What is the fastest algorithm for sorting a linked list?

I am curious if O (n log n) can best relate a list.

+81
sorting linked-list algorithm complexity-theory
Oct 06 '09 at 11:51
source share
11 answers

It is reasonable to expect that you cannot do better than O (N log N) at run time.

However, the interesting part is to find out if you can sort it in-place , stably , its worst behavior, etc.

Simon Tatham, Putty's fame, explains how to sort a linked list with a merge sort . He concludes the following remarks:

Like any self-respecting type algorithm, this has an O (N log N) runtime. Since this is Mergesort, the worst-case runtime is still O (N log N); no pathological cases.

The requirement for additional storage is small and constant (i.e., several variables as part of the sorting procedure).
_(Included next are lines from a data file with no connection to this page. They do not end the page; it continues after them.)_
**config.mk**
```make
export PLATFORM = sky130hd
export DESIGN_NAME = vx_warp_ctl
export DESIGN_NICKNAME = d
export VERILOG_FILES = /design/src/rtl/vx_warp_ctl_pkg.sv /design/src/rtl/vx_warp_ctl_ipdom.sv /design/src/rtl/vx_warp_ctl.sv
export SDC_FILE = /design/constraint.sdc
export NUM_CORES = 1
export LEC_CHECK = 0
export ABC_AREA = 1
export CAP_MARGIN = 20
export CORE_MARGIN = 5
export CORE_UTILIZATION = 48
export DETAILED_ROUTE_END_ITERATION = 8
export GPL_TIMING_DRIVEN = 0
export PLACE_DENSITY = 0.67
export SLEW_MARGIN = 10
export SYNTH_ARGS = -nofsm -noshare
export SYNTH_HDL_FRONTEND = slang
export SYNTH_SLANG_ARGS = --single-unit
export TNS_END_PERCENT = 20
```
**constraint.sdc**
```tcl
create_clock -name clk -period 8.4 [get_ports clk]
set_clock_uncertainty 0.1 [all_clocks]
set_input_delay 2.52 -clock clk [delete_from_list [all_inputs] [get_ports clk]]
set_output_delay 2.52 -clock clk [all_outputs]
set_load 0.1 [all_outputs]
```
**src/rtl/vx_warp_ctl_pkg.sv**
```systemverilog
// Shared types for the warp-control responder: GPU control request structs,
// divergence-stack entry, and the core configuration the struct widths follow.
package vx_warp_ctl_pkg;

  localparam int NUM_WARPS               = 4;
  localparam int NUM_THREADS             = 4;
  localparam int NUM_BARRIERS            = 4;
  localparam int NW_BITS                 = $clog2(NUM_WARPS);
  localparam int NB_BITS                 = $clog2(NUM_BARRIERS);
  localparam int IPDOM_DEPTH_DEF         = 4;
  localparam logic [31:0] STARTUP_ADDR_DEF = 32'h8000_0000;

  typedef struct packed {
    logic                   valid;
    logic [NUM_THREADS-1:0] tmask;
  } gpu_tmc_t;

  typedef struct packed {
    logic                 valid;
    logic [NUM_WARPS-1:0] wmask;
    logic [31:0]          pc;
  } gpu_wspawn_t;

  typedef struct packed {
    logic                   valid;
    logic                   diverged;
    logic [NUM_THREADS-1:0] then_tmask;
    logic [NUM_THREADS-1:0] else_tmask;
    logic [31:0]            pc;
  } gpu_split_t;

  typedef struct packed {
    logic               valid;
    logic [NB_BITS-1:0] id;
    logic [NW_BITS-1:0] size_m1;
  } gpu_barrier_t;

  typedef struct packed {
    logic valid;
  } gpu_join_t;

  typedef struct packed {
    logic [NUM_THREADS-1:0] tmask;
    logic [31:0]            pc;
    logic                   is_else;
  } ipdom_entry_t;

  localparam int GPU_TMC_BITS     = $bits(gpu_tmc_t);
  localparam int GPU_WSPAWN_BITS  = $bits(gpu_wspawn_t);
  localparam int GPU_SPLIT_BITS   = $bits(gpu_split_t);
  localparam int GPU_BARRIER_BITS = $bits(gpu_barrier_t);
  localparam int GPU_JOIN_BITS    = $bits(gpu_join_t);
  localparam int IPDOM_ENTRY_BITS = $bits(ipdom_entry_t);

endpackage

```
**src/rtl/vx_warp_ctl_ipdom.sv**
```systemverilog
// Per-warp divergence stack (LIFO). A split pushes either the restore entry
// alone or the restore entry followed by the else entry, leaving else on top.
module vx_warp_ctl_ipdom
  import vx_warp_ctl_pkg::*;
#(
  parameter int DEPTH = 4
) (
  input  logic         clk,
  input  logic         reset,
  input  logic         push1,
  input  logic         push2,
  input  logic         pop,
  input  ipdom_entry_t d_restore,
  input  ipdom_entry_t d_else,
  output ipdom_entry_t top_entry,
  output logic         empty,
  output logic         full1,
  output logic         full2
);

  localparam int CW = $clog2(DEPTH + 1);
  localparam int AW = $clog2(DEPTH);

  ipdom_entry_t  mem [DEPTH];
  logic [CW-1:0] cnt;
  logic [AW-1:0] wr_idx0;
  logic [AW-1:0] wr_idx1;
  logic [AW-1:0] top_idx;

  assign empty   = (cnt == '0);
  assign full1   = (cnt == CW'(DEPTH));
  assign full2   = (cnt >= CW'(DEPTH - 1));
  assign wr_idx0 = AW'(cnt);
  assign wr_idx1 = AW'(cnt + CW'(1));
  assign top_idx = AW'(cnt - CW'(1));
  assign top_entry = mem[top_idx];

  // Contents need no reset: only entries below cnt are ever read.
  always_ff @(posedge clk) begin
    if (push2 && !full2) begin
      mem[wr_idx0] <= d_restore;
      mem[wr_idx1] <= d_else;
    end else if (push1 && !full1) begin
      mem[wr_idx0] <= d_restore;
    end
  end

  always_ff @(posedge clk) begin
    if (reset) begin
      cnt <= '0;
    end else if (push2 && !full2) begin
      cnt <= cnt + CW'(2);
    end else if (push1 && !full1) begin
      cnt <= cnt + CW'(1);
    end else if (pop && !empty) begin
      cnt <= cnt - CW'(1);
    end
  end

endmodule

```
**src/rtl/vx_warp_ctl.sv**
```systemverilog
// Warp-control responder: applies TMC/WSPAWN/SPLIT/BARRIER/JOIN requests to the
// per-warp scheduling state and drives registered masks and PC redirects.
module vx_warp_ctl
  import vx_warp_ctl_pkg::*;
#(
  parameter int          IPDOM_DEPTH  = IPDOM_DEPTH_DEF,
  parameter logic [31:0] STARTUP_ADDR = STARTUP_ADDR_DEF
) (
  input  logic                             clk,
  input  logic                             reset,
  input  logic                             ctl_valid,
  output logic                             ctl_ready,
  input  logic [NW_BITS-1:0]               ctl_wid,
  input  gpu_tmc_t                         tmc,
  input  gpu_wspawn_t                      wspawn,
  input  gpu_split_t                       split,
  input  gpu_barrier_t                     barrier,
  input  logic                             join_valid,
  output logic [NUM_WARPS-1:0]             active_warps,
  output logic [NUM_WARPS-1:0]             stalled_warps,
  output logic [NUM_WARPS*NUM_THREADS-1:0] thread_masks,
  output logic                             redirect_valid,
  output logic [NW_BITS-1:0]               redirect_wid,
  output logic [31:0]                      redirect_pc,
  output logic                             spawn_valid,
  output logic [NUM_WARPS-1:0]             spawn_mask,
  output logic [31:0]                      spawn_pc,
  output logic                             ipdom_error
);

  logic [NUM_THREADS-1:0] tmask_r  [NUM_WARPS];
  logic [NW_BITS-1:0]     bar_cnt  [NUM_BARRIERS];
  logic [NUM_WARPS-1:0]   bar_mask [NUM_BARRIERS];

  logic sel_tmc, sel_wspawn, sel_split, sel_bar, sel_join;
  logic room, fire;

  ipdom_entry_t         stk_top [NUM_WARPS];
  ipdom_entry_t         ent_restore, ent_else;
  logic [NUM_WARPS-1:0] stk_empty, stk_full1, stk_full2;
  logic [NUM_WARPS-1:0] push1, push2, pop;

  always_comb begin
    sel_tmc     = tmc.valid;
    sel_wspawn  = !tmc.valid && wspawn.valid;
    sel_split   = !tmc.valid && !wspawn.valid && split.valid;
    sel_bar     = !tmc.valid && !wspawn.valid && !split.valid && barrier.valid;
    sel_join    = !tmc.valid && !wspawn.valid && !split.valid && !barrier.valid && join_valid;
    room        = split.diverged ? !stk_full2[ctl_wid] : !stk_full1[ctl_wid];
    ctl_ready   = !(sel_split && !room);
    fire        = ctl_valid && ctl_ready;
    push1       = '0;
    push2       = '0;
    pop         = '0;
    if (fire && sel_split) begin
      if (split.diverged) push2[ctl_wid] = 1'b1;
      else                push1[ctl_wid] = 1'b1;
    end
    if (fire && sel_join && !stk_empty[ctl_wid]) pop[ctl_wid] = 1'b1;
    ent_restore = '{tmask: tmask_r[ctl_wid], pc: 32'h0, is_else: 1'b0};
    ent_else    = '{tmask: split.else_tmask, pc: split.pc, is_else: 1'b1};
  end

  for (genvar w = 0; w < NUM_WARPS; w++) begin : g_warp
    vx_warp_ctl_ipdom #(.DEPTH(IPDOM_DEPTH)) u_ipdom (
      .clk       (clk),
      .reset     (reset),
      .push1     (push1[w]),
      .push2     (push2[w]),
      .pop       (pop[w]),
      .d_restore (ent_restore),
      .d_else    (ent_else),
      .top_entry (stk_top[w]),
      .empty     (stk_empty[w]),
      .full1     (stk_full1[w]),
      .full2     (stk_full2[w])
    );
    assign thread_masks[w*NUM_THREADS +: NUM_THREADS] = tmask_r[w];
  end

  always_ff @(posedge clk) begin
    if (reset) begin
      active_warps   <= NUM_WARPS'(1);
      stalled_warps  <= '0;
      for (int w = 0; w < NUM_WARPS; w++) tmask_r[w] <= (w == 0) ? NUM_THREADS'(1) : '0;
      for (int b = 0; b < NUM_BARRIERS; b++) begin
        bar_cnt[b]  <= '0;
        bar_mask[b] <= '0;
      end
      redirect_valid <= 1'b0;
      redirect_wid   <= '0;
      redirect_pc    <= STARTUP_ADDR;
      spawn_valid    <= 1'b0;
      spawn_mask     <= '0;
      spawn_pc       <= '0;
      ipdom_error    <= 1'b0;
    end else begin
      redirect_valid <= 1'b0;
      spawn_valid    <= 1'b0;
      // Cannot happen through the handshake; kept as a guard on the stacks.
      if (|(push1 & stk_full1) || |(push2 & stk_full2)) ipdom_error <= 1'b1;
      if (fire) begin
        if (sel_tmc) begin
          tmask_r[ctl_wid] <= tmc.tmask;
          if (tmc.tmask == '0) active_warps[ctl_wid] <= 1'b0;
        end else if (sel_wspawn) begin
          for (int w = 0; w < NUM_WARPS; w++) begin
            if (wspawn.wmask[w] && (NW_BITS'(w) != ctl_wid)) begin
              active_warps[w] <= 1'b1;
              tmask_r[w]      <= NUM_THREADS'(1);
            end
          end
          spawn_valid <= 1'b1;
          spawn_mask  <= wspawn.wmask & ~(NUM_WARPS'(1) << ctl_wid);
          spawn_pc    <= wspawn.pc;
        end else if (sel_split) begin
          if (split.diverged) tmask_r[ctl_wid] <= split.then_tmask;
        end else if (sel_bar) begin
          if (bar_cnt[barrier.id] < barrier.size_m1) begin
            bar_cnt[barrier.id]           <= bar_cnt[barrier.id] + NW_BITS'(1);
            bar_mask[barrier.id][ctl_wid] <= 1'b1;
            stalled_warps[ctl_wid]        <= 1'b1;
          end else begin
            stalled_warps       <= stalled_warps & ~bar_mask[barrier.id];
            bar_cnt[barrier.id]  <= '0;
            bar_mask[barrier.id] <= '0;
          end
        end else if (sel_join) begin
          if (stk_empty[ctl_wid]) begin
            ipdom_error <= 1'b1;
          end else begin
            tmask_r[ctl_wid] <= stk_top[ctl_wid].tmask;
            if (stk_top[ctl_wid].is_else) begin
              redirect_valid <= 1'b1;
              redirect_wid   <= ctl_wid;
              redirect_pc    <= stk_top[ctl_wid].pc;
            end
          end
        end
      end
    end
  end

endmodule

```
==> Yosys cells after proc, flatten, opt, wreduce, memory -nomap -nowiden <==
Memories as Yosys holds them, arrays and structs flattened.
Cells that the tools add are included.
{ "word_totals": {"register_bits": 93, "ramBits": 632, "in_bits": 95, "out_inout_bits": 98, "wordCells": 319, "mem_count": 7} }
{ "classes": {"addsub": 13, "order_cmp": 8, "eq_ne": 8, "shift": 1, "muxes": 154, "n_bitwise": 32, "n_reduce_logical": 80} }
{ "mem_list": {"columns": ["name", "words", "word_bits", "read_ports", "rd_ports_with_merged_regs", "write_ports", "line", "rtl"], "rows": [
  ["g_warp[0].u_ipdom.mem", 4, 37, 1, 0, 2, "vx_warp_ctl_ipdom.sv:24", "ipdom_entry_t mem [DEPTH];"],
  ["g_warp[1].u_ipdom.mem", 4, 37, 1, 0, 2, "vx_warp_ctl_ipdom.sv:24", null],
  ["g_warp[2].u_ipdom.mem", 4, 37, 1, 0, 2, "vx_warp_ctl_ipdom.sv:24", null],
  ["g_warp[3].u_ipdom.mem", 4, 37, 1, 0, 2, "vx_warp_ctl_ipdom.sv:24", null],
  ["bar_mask", 4, 4, 1, 0, 4, "vx_warp_ctl.sv:33", "logic [NUM_WARPS-1:0] bar_mask [NUM_BARRIERS];"],
  ["tmask_r", 4, 4, 5, 0, 4, "vx_warp_ctl.sv:31", "logic [NUM_THREADS-1:0] tmask_r [NUM_WARPS];"],
  ["1 more memories", null, null, null, null, null, null, null]
]} }
{ "ops": {"columns": ["op", "count"], "rows": [
  ["$mux W37", 6],
  ["$mux W1", 107],
  ["$mux W4", 19],
  ["$bmux W37 S2", 1],
  ["$mux W3", 12],
  ["$logic_and A1 B1 Y1", 29],
  ["$logic_not A1 Y1", 21],
  ["$and A4 B4 Y4", 5],
  ["$reduce_and A4 Y1", 4],
  ["$reduce_or A4 Y1", 4],
  ["$or A1 B1 Y1", 15],
  ["$add A3 B1 Y3 const B", 4],
  ["$add A3 B2 Y3 const B", 4],
  ["$eq A3 B3 Y1 const B", 4],
  ["$ge A3 B2 Y1 const B", 4],
  ["$logic_not A3 Y1", 4],
  ["$not A4 Y4", 3],
  ["$reduce_bool A2 Y1", 6],
  ["$reduce_bool A3 Y1", 4],
  ["$sub A3 B1 Y3 const B", 4],
  ["$mux W2", 5],
  ["$reduce_and A8 Y1", 1],
  ["$reduce_or A8 Y1", 1],
  ["$not A1 Y1", 7],
  ["19 further kinds", 22]
]} }

==> Depth between registers and ports, before layout <==
{ "logic_depth": {"word_depth": 22, "ltp_mapped": 19, "ltp_nobuf": 17} }

==> Cells and area by module <==
A second synthesis with hierarchy kept.
{ "hier_totals": {"hier_cells": 3915, "hier_area_um2": 36686.4} }
{ "by_module_without_submodules": {"columns": ["module", "instances", "cells_each", "area_per_inst_um2"], "rows": [
  ["vx_warp_ctl_ipdom at g_warp[1].u_ipdom ...", 3, 797, 7716.2],
  ["vx_warp_ctl_ipdom at g_warp[0].u_ipdom", 1, 797, 7697.4],
  ["vx_warp_ctl", 1, 727, 5840.6]
]} }

==> Worst setup path after synthesis <==
No wires, ideal clock.
{ "synth_path": {"path_kind": "input port to flip-flop", "startpoint": "input ctl_wid[0]", "endpoint": "memory g_warp[2].u_ipdom.mem[1][10] (netlist bit) (enable)", "t_arrival_ns": 6.237, "required_ns": 7.821, "path_slack_ns": 1.584, "stages": 12, "path_buffers": 1, "path_cell_list": "nand2_2 -> inv_2 -> nand2_1 -> nand2_1 -> nor2_2 -> nand2_1 -> nand2_2 -> nand3_2 -> inv_2 -> o21ai_2 -> buf_6 -> o21ai_0"} }
{ "synth_lines": {"columns": ["item", "line", "rtl"], "rows": [
  ["from (decl)", "vx_warp_ctl.sv:13", "input logic [NW_BITS-1:0] ctl_wid,"],
  ["to (decl)", "vx_warp_ctl_ipdom.sv:24", null]
]} }

==> Worst setup path in the final report <==
{ "layout_path": {"startpoint": "input ctl_wid[0]", "endpoint": "output ctl_ready"} }
{ "layout_via": {"elab_chain_cells": 7} }
{ "layout_lines": {"columns": ["item", "line", "rtl"], "rows": [
  ["$bmux W1 S2", "vx_warp_ctl.sv:49", "room = split.diverged ? !stk_full2[ctl_wid] : !stk_full1[ctl_wid];"],
  ["$mux W1 (implied by the code)", "vx_warp_ctl.sv:49", null],
  ["$logic_not A1 Y1", "vx_warp_ctl.sv:49", null],
  ["$mux W1 *", "vx_warp_ctl.sv:49", null],
  ["$logic_not A1 Y1 *", "vx_warp_ctl.sv:50", "ctl_ready = !(sel_split && !room);"],
  ["$logic_and A1 B1 Y1 *", "vx_warp_ctl.sv:50", null],
  ["$logic_not A1 Y1 *", "vx_warp_ctl.sv:50", null],
  ["to (decl)", "vx_warp_ctl.sv:12", "output logic ctl_ready,"]
]} }
Every way passes the cells marked *; elsewhere a longest branch is shown, timed or not. The select of a mux whose other input is x is not followed.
Due to the different behavior of linked lists from arrays, this Mergesort implementation eliminates the additional O (N) storage cost typically associated with the algorithm.

There is also an example implementation in C that works for both single and doubly linked lists.

As @ Jørgen Fogh mentions below, Big-O notation can hide some persistent factors that can lead to one algorithm working better due to locality of memory due to a small number of elements, etc.

+83
06 Oct '09 at 12:05
source share

Depending on a number of factors, it may be faster to copy the list into an array and then use Quicksort .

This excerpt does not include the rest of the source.